Lunchbox retro arcade

By Lucy Hattersley. Posted

Never mind a packed lunch, have a Pac-Man lunch with this mini retro arcade in a box.

Having already built a full-size tabletop-style arcade cabinet powered by a Raspberry Pi, Daniel Davis wanted to make something a little more portable to feed his passion for retro gaming. So when he acquired an old metal lunchbox, the last thing on his mind was using it to store sandwiches. Instead, he opted to pack it with a retro arcade system built using a Raspberry Pi 3, Adafruit Backpack 5-inch HDMI touchscreen, Adafruit Arcade Bonnet, speaker, plus an analogue joystick and mini arcade buttons.

“The challenge was sourcing arcade buttons and components that would fit,” says Daniel. “For instance, standard-sized arcade buttons were too large to fit inside. I also had to take into consideration the depth of the screen so that when the lid closed, it didn’t smash into any of the other components.”

This article first appeared in The MagPi #67 and was written by Phil King.

The Lunchbox Retro Arcade machine project

Rather than simply cramming components into the box, Daniel wanted to make the system organised and easy to use, “so that anyone could open it up and be familiar with the control layout (which mimics that of an NES controller or Game Boy).”

To keep everything looking secure, and hide the wiring, Daniel 3D-printed a screen holder and controller board that he’d designed in a CAD program. “Once I had all the components laid out, I did a couple of test prints to make sure everything fit, but then I realised that I hadn’t designed anywhere for the wires to go (especially for the screen). So I had to go back and redesign the casing to allow room for the various wiring.”
Daniel recalls that a lot of time was spent measuring, testing, and measuring again. “I went through several different types of arcade buttons before I found ones that did the job and fit in such a small space.”

Ensuring that the control panel was low enough to allow enough room for the screen when the box was closed was another crucial factor: “If the lunchbox couldn’t close properly, it defeated the whole purpose of the project.”

Lunchbox Retro Arcade experience

Daniel tells us that his previous experience of building an arcade cabinet in 2013 helped when approaching this much smaller project. Since then, the build process has become a lot easier, thanks to the availability of various Raspberry Pi HATs and bonnets which “made everything a breeze to connect. Aside from that, the available software for the Pi to make arcade emulation possible is also something that has become a lot better over the years.”

Daniel spent about 20 hours, spread over several weeks, to complete the build. The end result is a cute and compact arcade system that’s simple to pick up and play.

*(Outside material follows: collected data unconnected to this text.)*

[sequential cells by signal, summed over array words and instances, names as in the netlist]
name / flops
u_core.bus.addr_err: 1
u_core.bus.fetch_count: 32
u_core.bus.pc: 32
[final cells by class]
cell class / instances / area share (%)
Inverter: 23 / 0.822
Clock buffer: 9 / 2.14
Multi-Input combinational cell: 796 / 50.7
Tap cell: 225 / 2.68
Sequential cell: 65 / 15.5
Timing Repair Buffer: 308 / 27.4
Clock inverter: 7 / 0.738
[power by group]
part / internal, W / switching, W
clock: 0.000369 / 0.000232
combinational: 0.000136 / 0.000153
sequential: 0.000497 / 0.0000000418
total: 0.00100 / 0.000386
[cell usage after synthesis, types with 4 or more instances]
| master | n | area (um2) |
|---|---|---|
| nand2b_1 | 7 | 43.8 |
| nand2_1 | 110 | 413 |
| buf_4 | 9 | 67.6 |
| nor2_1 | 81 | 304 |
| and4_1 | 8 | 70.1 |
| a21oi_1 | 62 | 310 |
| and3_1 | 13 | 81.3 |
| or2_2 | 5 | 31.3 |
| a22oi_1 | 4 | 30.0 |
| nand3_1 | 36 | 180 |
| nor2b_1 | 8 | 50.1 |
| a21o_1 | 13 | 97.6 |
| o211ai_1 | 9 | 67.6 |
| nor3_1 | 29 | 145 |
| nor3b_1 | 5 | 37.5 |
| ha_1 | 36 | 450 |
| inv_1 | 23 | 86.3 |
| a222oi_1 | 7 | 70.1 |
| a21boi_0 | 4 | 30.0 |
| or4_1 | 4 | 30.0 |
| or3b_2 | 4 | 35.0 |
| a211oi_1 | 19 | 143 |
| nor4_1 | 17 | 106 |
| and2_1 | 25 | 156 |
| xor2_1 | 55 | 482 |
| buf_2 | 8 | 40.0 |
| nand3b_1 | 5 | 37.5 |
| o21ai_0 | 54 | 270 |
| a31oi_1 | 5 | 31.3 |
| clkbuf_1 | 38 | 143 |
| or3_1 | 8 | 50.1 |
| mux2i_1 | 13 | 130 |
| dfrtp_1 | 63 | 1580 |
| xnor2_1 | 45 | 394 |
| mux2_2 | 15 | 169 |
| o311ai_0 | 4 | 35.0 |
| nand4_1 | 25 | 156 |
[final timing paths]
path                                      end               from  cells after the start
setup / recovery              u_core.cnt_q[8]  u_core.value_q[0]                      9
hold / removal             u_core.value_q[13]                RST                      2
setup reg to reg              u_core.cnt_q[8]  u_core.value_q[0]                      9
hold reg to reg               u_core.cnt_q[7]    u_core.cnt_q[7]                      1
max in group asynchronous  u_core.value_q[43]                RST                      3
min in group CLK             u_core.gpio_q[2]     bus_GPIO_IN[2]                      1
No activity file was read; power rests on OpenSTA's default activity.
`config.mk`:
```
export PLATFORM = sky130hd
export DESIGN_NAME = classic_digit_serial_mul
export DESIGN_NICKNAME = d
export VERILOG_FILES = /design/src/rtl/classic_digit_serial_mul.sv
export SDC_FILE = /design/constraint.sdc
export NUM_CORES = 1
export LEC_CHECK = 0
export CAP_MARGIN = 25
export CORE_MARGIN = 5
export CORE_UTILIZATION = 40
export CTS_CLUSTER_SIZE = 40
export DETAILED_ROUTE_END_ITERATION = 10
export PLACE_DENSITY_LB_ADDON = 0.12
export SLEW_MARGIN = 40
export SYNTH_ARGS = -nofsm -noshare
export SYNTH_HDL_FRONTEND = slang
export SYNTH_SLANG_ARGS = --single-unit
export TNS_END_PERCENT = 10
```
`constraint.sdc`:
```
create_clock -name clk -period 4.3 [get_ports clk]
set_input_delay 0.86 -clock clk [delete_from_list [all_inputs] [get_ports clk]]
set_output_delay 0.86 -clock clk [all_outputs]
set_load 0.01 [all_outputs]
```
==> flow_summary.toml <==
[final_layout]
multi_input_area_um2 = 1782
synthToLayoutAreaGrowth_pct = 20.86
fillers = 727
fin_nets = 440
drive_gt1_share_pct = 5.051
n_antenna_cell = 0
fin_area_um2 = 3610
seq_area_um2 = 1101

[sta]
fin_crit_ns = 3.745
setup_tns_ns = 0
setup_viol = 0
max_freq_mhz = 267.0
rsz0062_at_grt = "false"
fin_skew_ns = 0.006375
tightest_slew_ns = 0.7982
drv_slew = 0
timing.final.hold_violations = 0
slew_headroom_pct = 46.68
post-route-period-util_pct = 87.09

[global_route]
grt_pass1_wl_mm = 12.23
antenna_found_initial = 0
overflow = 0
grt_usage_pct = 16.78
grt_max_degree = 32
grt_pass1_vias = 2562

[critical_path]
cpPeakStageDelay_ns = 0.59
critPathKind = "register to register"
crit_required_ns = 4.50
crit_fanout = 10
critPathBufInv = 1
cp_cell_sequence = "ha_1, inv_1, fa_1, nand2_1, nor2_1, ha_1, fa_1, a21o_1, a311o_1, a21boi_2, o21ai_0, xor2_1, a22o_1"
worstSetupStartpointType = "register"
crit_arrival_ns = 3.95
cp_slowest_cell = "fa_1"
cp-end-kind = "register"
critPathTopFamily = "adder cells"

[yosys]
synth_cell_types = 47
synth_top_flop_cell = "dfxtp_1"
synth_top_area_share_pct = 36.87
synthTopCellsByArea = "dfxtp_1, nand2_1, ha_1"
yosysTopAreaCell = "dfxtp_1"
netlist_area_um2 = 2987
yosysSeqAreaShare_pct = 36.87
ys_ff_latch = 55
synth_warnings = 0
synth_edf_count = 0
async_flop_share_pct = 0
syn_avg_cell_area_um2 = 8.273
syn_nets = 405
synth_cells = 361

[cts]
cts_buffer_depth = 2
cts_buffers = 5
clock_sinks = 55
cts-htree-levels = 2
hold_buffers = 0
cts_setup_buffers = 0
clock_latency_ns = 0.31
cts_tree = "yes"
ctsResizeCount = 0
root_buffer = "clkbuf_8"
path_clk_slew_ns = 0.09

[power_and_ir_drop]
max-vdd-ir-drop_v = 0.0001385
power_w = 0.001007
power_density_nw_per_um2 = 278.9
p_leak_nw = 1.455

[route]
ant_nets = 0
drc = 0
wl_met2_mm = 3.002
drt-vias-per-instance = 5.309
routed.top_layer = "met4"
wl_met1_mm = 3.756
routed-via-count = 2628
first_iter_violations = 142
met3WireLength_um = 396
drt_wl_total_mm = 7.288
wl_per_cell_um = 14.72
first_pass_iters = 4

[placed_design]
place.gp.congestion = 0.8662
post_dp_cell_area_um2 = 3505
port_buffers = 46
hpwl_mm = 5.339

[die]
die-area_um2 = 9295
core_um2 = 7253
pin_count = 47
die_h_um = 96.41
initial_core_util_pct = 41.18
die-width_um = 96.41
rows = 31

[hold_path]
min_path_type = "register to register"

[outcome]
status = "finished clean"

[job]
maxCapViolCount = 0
$ cat config.mk
export PLATFORM = sky130hd
export DESIGN_NAME = idecoder_queue
export DESIGN_NICKNAME = d
export VERILOG_FILES = /design/src/rtl/idecoder_queue.sv
export SDC_FILE = /design/constraint.sdc
export NUM_CORES = 1
export LEC_CHECK = 0
export CAP_MARGIN = 5
export CORE_MARGIN = 3
export CORE_UTILIZATION = 50
export DETAILED_ROUTE_END_ITERATION = 8
export PLACE_DENSITY = 0.8
export SYNTH_ARGS = -nofsm -noshare
export SYNTH_HDL_FRONTEND = slang
export SYNTH_SLANG_ARGS = --single-unit
export TNS_END_PERCENT = 10
$ cat constraint.sdc
create_clock -name clk -period 2.6 [get_ports clk]
set_clock_uncertainty 0.2 [all_clocks]
set_input_delay 0.52 -clock clk [delete_from_list [all_inputs] [get_ports clk]]
set_output_delay 0.52 -clock clk [all_outputs]
set_load 0.02 [all_outputs]
$ cat src/rtl/idecoder_queue.sv
// Instruction queue with head-entry decode: buffers raw 16-bit words from fetch and
// presents the decoded head to the controller behind a valid/ready handshake.
module idecoder_queue #(
    parameter int DATA_W = 16,
    parameter int DEPTH  = 4
) (
    input  logic                       clk,
    input  logic                       rst_n,
    input  logic                       in_valid,
    output logic                       in_ready,
    input  logic [15:0]                ir_in,
    input  logic                       flush,
    output logic                       out_valid,
    input  logic                       out_ready,
    input  logic [1:0]                 reg_sel,
    output logic [2:0]                 opcode,
    output logic [1:0]                 ALU_op,
    output logic [1:0]                 shift_op,
    output logic [DATA_W-1:0]          sximm5,
    output logic [DATA_W-1:0]          sximm8,
    output logic [2:0]                 r_addr,
    output logic [2:0]                 w_addr,
    output logic [$clog2(DEPTH):0]     count
);

    localparam int AW = $clog2(DEPTH);
    localparam int CW = AW + 1;

    logic [15:0]   mem_q [DEPTH];
    logic [AW-1:0] wr_ptr_q, wr_ptr_d;
    logic [AW-1:0] rd_ptr_q, rd_ptr_d;
    logic [CW-1:0] count_q, count_d;
    logic          push, pop;
    logic [15:0]   head;
    logic [2:0]    sel_addr;

    // Handshake flags come from registered occupancy only, so in_ready never sees out_ready.
    assign in_ready  = (count_q != CW'(DEPTH));
    assign out_valid = (count_q != '0);
    assign push      = in_valid && in_ready;
    assign pop       = out_valid && out_ready;
    assign count     = count_q;

    always_comb begin
        wr_ptr_d = wr_ptr_q;
        rd_ptr_d = rd_ptr_q;
        count_d  = count_q;
        if (flush) begin
            wr_ptr_d = '0;
            rd_ptr_d = '0;
            count_d  = '0;
        end else begin
            if (push) wr_ptr_d = wr_ptr_q + AW'(1);
            if (pop)  rd_ptr_d = rd_ptr_q + AW'(1);
            case ({push, pop})
                2'b10:   count_d = count_q + CW'(1);
                2'b01:   count_d = count_q - CW'(1);
                default: count_d = count_q;
            endcase
        end
    end

    always_ff @(posedge clk or negedge rst_n) begin
        if (!rst_n) begin
            wr_ptr_q <= '0;
            rd_ptr_q <= '0;
            count_q  <= '0;
        end else begin
            wr_ptr_q <= wr_ptr_d;
            rd_ptr_q <= rd_ptr_d;
            count_q  <= count_d;
        end
    end

    // Storage needs no reset: its contents only reach the outputs through the valid gate.
    always_ff @(posedge clk) begin
        if (push && !flush) mem_q[wr_ptr_q] <= ir_in;
    end

    assign head = out_valid ? mem_q[rd_ptr_q] : 16'h0000;

    always_comb begin
        sel_addr = 3'b000;
        case (reg_sel)
            2'b00:   sel_addr = head[2:0];
            2'b01:   sel_addr = head[7:5];
            2'b10:   sel_addr = head[10:8];
            default: sel_addr = 3'b000;
        endcase
    end

    assign opcode   = head[15:13];
    assign ALU_op   = head[12:11];
    assign shift_op = head[4:3];
    assign sximm5   = {{(DATA_W-5){head[4]}}, head[4:0]};
    assign sximm8   = {{(DATA_W-8){head[7]}}, head[7:0]};
    assign r_addr   = sel_addr;
    assign w_addr   = sel_addr;

endmodule

==> impl_metrics.toml <==
[run_status]
outcome = "complete, but fails checks"
violations = "setup timing"

[layout]
multi_input_area_um2 = 827
regArea_um2 = 2100
fin_cells = 336
syn2layout_area_growth_pct = 26.1
drive_gt1_share_pct = 42.5
antenna_cells = 0
fillers = 439
nNetsFinal = 284

[power_and_ir_drop]
p_per_area_nw_per_um2 = 1070
finalPower_mw = 4.26
vdd_drop_max_uv = 565
p_leak_nw = 1.50

[clocking]
cts.path.max_buffers = 2
hold_buffers = 0
clk_pin_slew_ns = 0.07
h-tree-depth = 3
cts_tree = "yes"
clock_latency_ns = 0.34
cts_buffers = 9
numClockSinks = 71
ctsRootBufferMaster = "clkbuf_8"

[global_routing]
grt_pass1_vias = 1823
grt_pass1_wl_um = 9210
grt_max_degree = 17
grt_overflow = 0
grtUsageTotal_pct = 17.3
antenna_found_initial = 0

[logic_synthesis]
synthFlopType = "edfxtp_1"
syn_avg_cell_area_um2 = 16.7
syn_inst = 188
synth-seq-cells = 71
synthDistinctLibCells = 29
syn_area_um2 = 3150
synth_edf_count = 64
async_flop_share_pct = 9.86
ys_warn_count = 0
synth_nets = 216
synth-seq-area-share_pct = 66.6

[timing]
period_minus_slack_ns = 2.68
maxSlewHeadroom_pct = 69.3
grt_setup_unrepaired = "yes"
setup_viol = 25
tightestPinTransition_ns = 0.458
drv_slew = 0
timing.fmax_mhz = 373
finalHoldViolCount = 0
timing.final.ws_setup_ns = -0.0830
fin_hold_ws_ns = 0.240
finalCritPeriodShare_pct = 103

[die]
dieHeight_um = 85.3
die_w_um = 85.3
die_area_um2 = 7280
core_area_um2 = 6030
io_pins = 73
initial_core_util_pct = 52.2
row_count = 28

[route]
drtPass1Iterations = 4
via_count = 1746
drtIter0Drc = 104
wl_per_cell_um = 17.3
drc_errors = 0
viasPerCell = 5.20
drt_wl_total_um = 5820
detail-route-antenna-nets = 0

[setup_path]
slowest_delay_ns = 0.54
rr_worst_depth = 7
crit_family = "multiplexers"
crit_arrival_ns = 1.96
cp_num_cells = 5
path_class = "reg2out"
start_kind = "flip-flop"
worstPathRequired_ns = 1.88
critPathMaxFanout = 5
slowest_stage = "mux4_2"
end_kind = "output pin"
crit_chain = "buf_12 > mux4_2 > a22oi_2 > a21oi_2 > buf_6"
path_buf_inv = 2

[place]
dpl.hpwl_um = 3890
gp_congestion = 0.736
numPortBuffers = 72
place_inst = 316

[run]
drv_cap = 0

[hold_path]
hold_path.class = "in2async"
[kinds of logic (layout without fill, tap and decap cells)]
group / after synthesis / in the layout / synth area share (%)
flip-flops: 71 / 71 / 66.6
AND/OR/NAND/NOR: 39 / 39 / 6.88
buffers and inverters: 39 / 112 / 8.35
multiplexers: 18 / 18 / 12.1
AO/OA/AOI/OAI: 12 / 12 / 2.70
adder cells (fa/ha/maj): 5 / 5 / 2.23
XOR/XNOR: 4 / 4 / 1.11
[through the flow]
step	utilization [%]	worst slack [ns]	setup TNS [ns]	instance area (um2)
finish	65.9	-0.0830	-0.646	3970
CTS	65.8	-0.0900	-0.722	3960
detailed placement	65.0	-0.413	-4.44	3910
global route	65.9	-0.147	-3.10	3970
global placement	65.0	-0.378	-2.98	3910
floorplan	-	0.00842	0	3150
[worst paths after layout]
| path | from | end | slack, ns |
|---|---|---|---|
| max | rd_ptr_q[0] | r_addr[0] | -0.08 |
| min | rst_n | rd_ptr_q[1] | 0.24 |
| max reg2reg | count[2] | count[2] | 0.23 |
| min reg2reg | wr_ptr_q[1] | wr_ptr_q[1] | 0.40 |
| max in group asynchronous | rst_n | rd_ptr_q[0] | 1.68 |
| min in group clk | wr_ptr_q[1] | wr_ptr_q[1] | 0.40 |
[synth_stat cells, types with 2 or more instances]
library cell  count  area (um2)
nor2b_1           3        18.8
clkbuf_1          3        11.3
inv_1             3        11.3
nand2_1           4        15.0
nand3_1           3        15.0
xnor2_1           2        17.5
edfxtp_1         64        1920
nor2_1            6        22.5
xor2_1            2        17.5
a21oi_1           5        25.0
buf_4            30         225
ha_1              4        50.1
nand2b_1          2        12.5
buf_2             3        15.0
and2_1           17         106
a22oi_1           3        22.5
dfrtp_1           7         175
mux4_2           16         360
[layout make-up]
type / instances / share of cell area, %
Inverter: 3 / 0.284
Timing Repair Buffer: 93 / 19.2
Clock buffer: 13 / 4.00
Clock inverter: 3 / 0.441
Sequential cell: 71 / 52.9
Tap cell: 75 / 2.36
Multi-Input combinational cell: 78 / 20.8
[state kept, by name, indices dropped and copies added (netlist names)]
signal / count
rd_ptr_q: 2
count: 3
wr_ptr_q: 2
mem_q: 64
[routing by layer]
layer,wire length (um),GRT usage [%],vias to the layer above
li1,-,-,809
met1,2290,21.7,854
met2,2930,27.5,72
met3,474,5.24,11
met4,132,8.20,0
met5,0,0,-
[timing repair]
item / 4_1_cts / 5_1_grt
pin swaps: 3 / 2
setup buffers: 1 / 3
hold endpoints to repair: 0 / 0
endpoints found under the setup margin: 47 / 45
gates cloned: 1 / 0
gates resized for setup: 188 / 12
[cells in the final DEF, fill, tap and decap left out, types with 3 or more instances in the layout]
cell             synthesis  final
ha_1                     4      4
nor2b_1                  3      3
edfxtp_1                64     64
and2_1                  17     14
buf_2                    3     40
nor2_1                   6      6
clkbuf_8                 0     11
buf_12                   0      7
a21oi_2                  1      4
nand3_1                  3      3
clkdlybuf4s50_1          0     25
dfrtp_1                  7      6
mux4_2                  16     16
clkbuf_2                 0      3
and2_4                   0      3
a22oi_2                  0      3
nand2_1                  4      4
buf_4                   30     13
**src/rtl/key_loader_pkg.sv**
```systemverilog
// Shared types and constants for the serial key loader.
package key_loader_pkg;

    localparam int unsigned CHECK_W = 8;

    typedef enum logic [1:0] {
        IDLE    = 2'd0,
        SHIFT   = 2'd1,
        CHECK   = 2'd2,
        LOCKOUT = 2'd3
    } kl_state_t;

    // Total serial frame length: key bits followed by the check byte.
    function automatic int unsigned frame_len(input int unsigned key_w);
        return key_w + CHECK_W;
    endfunction

endpackage

```
**src/rtl/key_loader_if.sv**
```systemverilog
// Serial load handshake and parallel key bus between the provisioner and the locked netlist.
interface key_loader_if #(
    parameter int unsigned KEY_W    = 32,
    parameter int unsigned MAX_FAIL = 3
);
    localparam int unsigned FAIL_W = $clog2(MAX_FAIL + 1);

    logic              load_start;
    logic              sd_valid;
    logic              sd_bit;
    logic              sd_ready;
    logic [KEY_W-1:0]  key_out;
    logic              key_valid;
    logic              load_err;
    logic              locked_out;
    logic [FAIL_W-1:0] fail_cnt;

    modport master (
        output load_start, sd_valid, sd_bit,
        input  sd_ready, key_out, key_valid, load_err, locked_out, fail_cnt
    );

    modport slave (
        input  load_start, sd_valid, sd_bit,
        output sd_ready, key_out, key_valid, load_err, locked_out, fail_cnt
    );

endinterface

```
**src/rtl/key_xor_fold.sv**
```systemverilog
// Combinational XOR of all key bytes into one check byte.
module key_xor_fold
    import key_loader_pkg::*;
#(
    parameter int unsigned KEY_W = 32
) (
    input  logic [KEY_W-1:0]   key,
    output logic [CHECK_W-1:0] fold_c
);

    always_comb begin
        fold_c = '0;
        for (int i = 0; i < int'(KEY_W / CHECK_W); i++) begin
            fold_c = fold_c ^ key[i*CHECK_W +: CHECK_W];
        end
    end

endmodule

```
**src/rtl/key_loader.sv**
```systemverilog
// Receives a serial key frame, verifies its check byte and presents the key on a parallel bus;
// repeated failures latch a lockout that only reset clears.
module key_loader
    import key_loader_pkg::*;
#(
    parameter int unsigned      KEY_W     = 32,
    parameter int unsigned      MAX_FAIL  = 3,
    parameter logic [KEY_W-1:0] DECOY_KEY = '0
) (
    input  logic           clk,
    input  logic           rst_n,
    key_loader_if.slave    bus
);

    localparam int unsigned FRAME_W = frame_len(KEY_W);
    localparam int unsigned CNT_W   = $clog2(FRAME_W + 1);
    localparam int unsigned FAIL_W  = $clog2(MAX_FAIL + 1);

    kl_state_t          state_q, state_d;
    logic [CNT_W-1:0]   cnt_q, cnt_d;
    logic [FRAME_W-1:0] shadow_q, shadow_d;
    logic [KEY_W-1:0]   key_q, key_d;
    logic               valid_q, valid_d;
    logic               err_q, err_d;
    logic               lock_q, lock_d;
    logic [FAIL_W-1:0]  fail_q, fail_d;

    logic [CHECK_W-1:0] fold_c;
    logic               match_c;
    logic               accept_c;
    logic               last_bit_c;
    logic [FAIL_W-1:0]  fail_inc_c;
    logic               hit_max_c;

    key_xor_fold #(.KEY_W(KEY_W)) u_fold (
        .key    (shadow_q[KEY_W-1:0]),
        .fold_c (fold_c)
    );

    // Shadow shifts right, so frame bit 0 ends up in shadow_q[0].
    assign match_c    = (fold_c == shadow_q[FRAME_W-1:KEY_W]);
    assign accept_c   = bus.sd_valid && (state_q == SHIFT);
    assign last_bit_c = (cnt_q == CNT_W'(FRAME_W - 1));
    assign fail_inc_c = fail_q + FAIL_W'(1);
    assign hit_max_c  = (fail_inc_c == FAIL_W'(MAX_FAIL));

    // State register.
    always_ff @(posedge clk or negedge rst_n) begin
        if (!rst_n) state_q <= IDLE;
        else        state_q <= state_d;
    end

    // Next-state logic.
    always_comb begin
        state_d = state_q;
        unique case (state_q)
            IDLE:    if (bus.load_start) state_d = SHIFT;
            SHIFT:   if (!bus.load_start && accept_c && last_bit_c) state_d = CHECK;
            CHECK:   state_d = (!match_c && hit_max_c) ? LOCKOUT : IDLE;
            LOCKOUT: state_d = LOCKOUT;
            default: state_d = IDLE;
        endcase
    end

    // Datapath and output next values.
    always_comb begin
        cnt_d    = cnt_q;
        shadow_d = shadow_q;
        key_d    = key_q;
        valid_d  = valid_q;
        err_d    = 1'b0;
        lock_d   = lock_q;
        fail_d   = fail_q;
        unique case (state_q)
            IDLE: begin
                if (bus.load_start) begin
                    cnt_d    = '0;
                    shadow_d = '0;
                end
            end
            SHIFT: begin
                if (bus.load_start) begin
                    cnt_d    = '0;
                    shadow_d = '0;
                end else if (accept_c) begin
                    shadow_d = {bus.sd_bit, shadow_q[FRAME_W-1:1]};
                    cnt_d    = cnt_q + CNT_W'(1);
                end
            end
            CHECK: begin
                if (match_c) begin
                    key_d   = shadow_q[KEY_W-1:0];
                    valid_d = 1'b1;
                    fail_d  = '0;
                end else begin
                    err_d   = 1'b1;
                    key_d   = DECOY_KEY;
                    valid_d = 1'b0;
                    fail_d  = fail_inc_c;
                    if (hit_max_c) lock_d = 1'b1;
                end
            end
            LOCKOUT: begin
                lock_d  = 1'b1;
                key_d   = DECOY_KEY;
                valid_d = 1'b0;
            end
            default: ;
        endcase
    end

    always_ff @(posedge clk or negedge rst_n) begin
        if (!rst_n) begin
            cnt_q    <= '0;
            shadow_q <= '0;
            key_q    <= DECOY_KEY;
            valid_q  <= 1'b0;
            err_q    <= 1'b0;
            lock_q   <= 1'b0;
            fail_q   <= '0;
        end else begin
            cnt_q    <= cnt_d;
            shadow_q <= shadow_d;
            key_q    <= key_d;
            valid_q  <= valid_d;
            err_q    <= err_d;
            lock_q   <= lock_d;
            fail_q   <= fail_d;
        end
    end

    assign bus.sd_ready   = (state_q == SHIFT);
    assign bus.key_out    = key_q;
    assign bus.key_valid  = valid_q;
    assign bus.load_err   = err_q;
    assign bus.locked_out = lock_q;
    assign bus.fail_cnt   = fail_q;

endmodule

```
**src/flat_wrapper.sv**
```systemverilog
// flat-port wrapper written by rule: the top's interface ports become plain ports
module key_loader_flat import key_loader_pkg::*;
#(
    parameter int unsigned      KEY_W     = 32,
    parameter int unsigned      MAX_FAIL  = 3,
    parameter logic [KEY_W-1:0] DECOY_KEY = '0
)
  (clk, rst_n, bus_load_start, bus_sd_valid, bus_sd_bit, bus_sd_ready, bus_key_out, bus_key_valid, bus_load_err, bus_locked_out, bus_fail_cnt);
  key_loader_if #(.KEY_W(KEY_W), .MAX_FAIL(MAX_FAIL)) bus_i ();
  input  logic clk;
  input  logic rst_n;
  input wire logic [$bits(bus_i.load_start)-1:0] bus_load_start;
  input wire logic [$bits(bus_i.sd_valid)-1:0] bus_sd_valid;
  input wire logic [$bits(bus_i.sd_bit)-1:0] bus_sd_bit;
  output wire logic [$bits(bus_i.sd_ready)-1:0] bus_sd_ready;
  output wire logic [$bits(bus_i.key_out)-1:0] bus_key_out;
  output wire logic [$bits(bus_i.key_valid)-1:0] bus_key_valid;
  output wire logic [$bits(bus_i.load_err)-1:0] bus_load_err;
  output wire logic [$bits(bus_i.locked_out)-1:0] bus_locked_out;
  output wire logic [$bits(bus_i.fail_cnt)-1:0] bus_fail_cnt;
  assign bus_i.load_start = bus_load_start;
  assign bus_i.sd_valid = bus_sd_valid;
  assign bus_i.sd_bit = bus_sd_bit;
  assign bus_sd_ready = bus_i.sd_ready;
  assign bus_key_out = bus_i.key_out;
  assign bus_key_valid = bus_i.key_valid;
  assign bus_load_err = bus_i.load_err;
  assign bus_locked_out = bus_i.locked_out;
  assign bus_fail_cnt = bus_i.fail_cnt;
  key_loader #(.KEY_W(KEY_W), .MAX_FAIL(MAX_FAIL), .DECOY_KEY(DECOY_KEY)) u_core (.clk(clk), .rst_n(rst_n), .bus(bus_i));
endmodule
```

Upon being shown the Mini Lunchbox Arcade, Daniel’s nephew was “really shocked to see what was inside. He was able to immediately figure out how to turn it on and start playing a game. He did say that if I could find a way to sell them, all of his friends would buy one and I’d make a million dollars. That’s quite the endorsement!”

Step-01: Lining the box

One obvious problem with using a metal box is its conductivity, so to avoid any possibility of short circuits, Daniel lined it with Kaplon insulating tape before adding the electronics.

Lunchbox Retro Arcade

Step-02: Arcade controls

The analogue thumb joystick, six buttons, and 0.25 W 8 Ω speaker were connected to an Adafruit Arcade Bonnet. A couple of freely available scripts were then run to get everything working.

Lunchbox Retro Arcade

Step-03: 3D-printed parts

After careful measuring, Daniel designed and 3D-printed a screen holder, which he hot-glued to the lunchbox lid, and a board to house the arcade controls and speaker.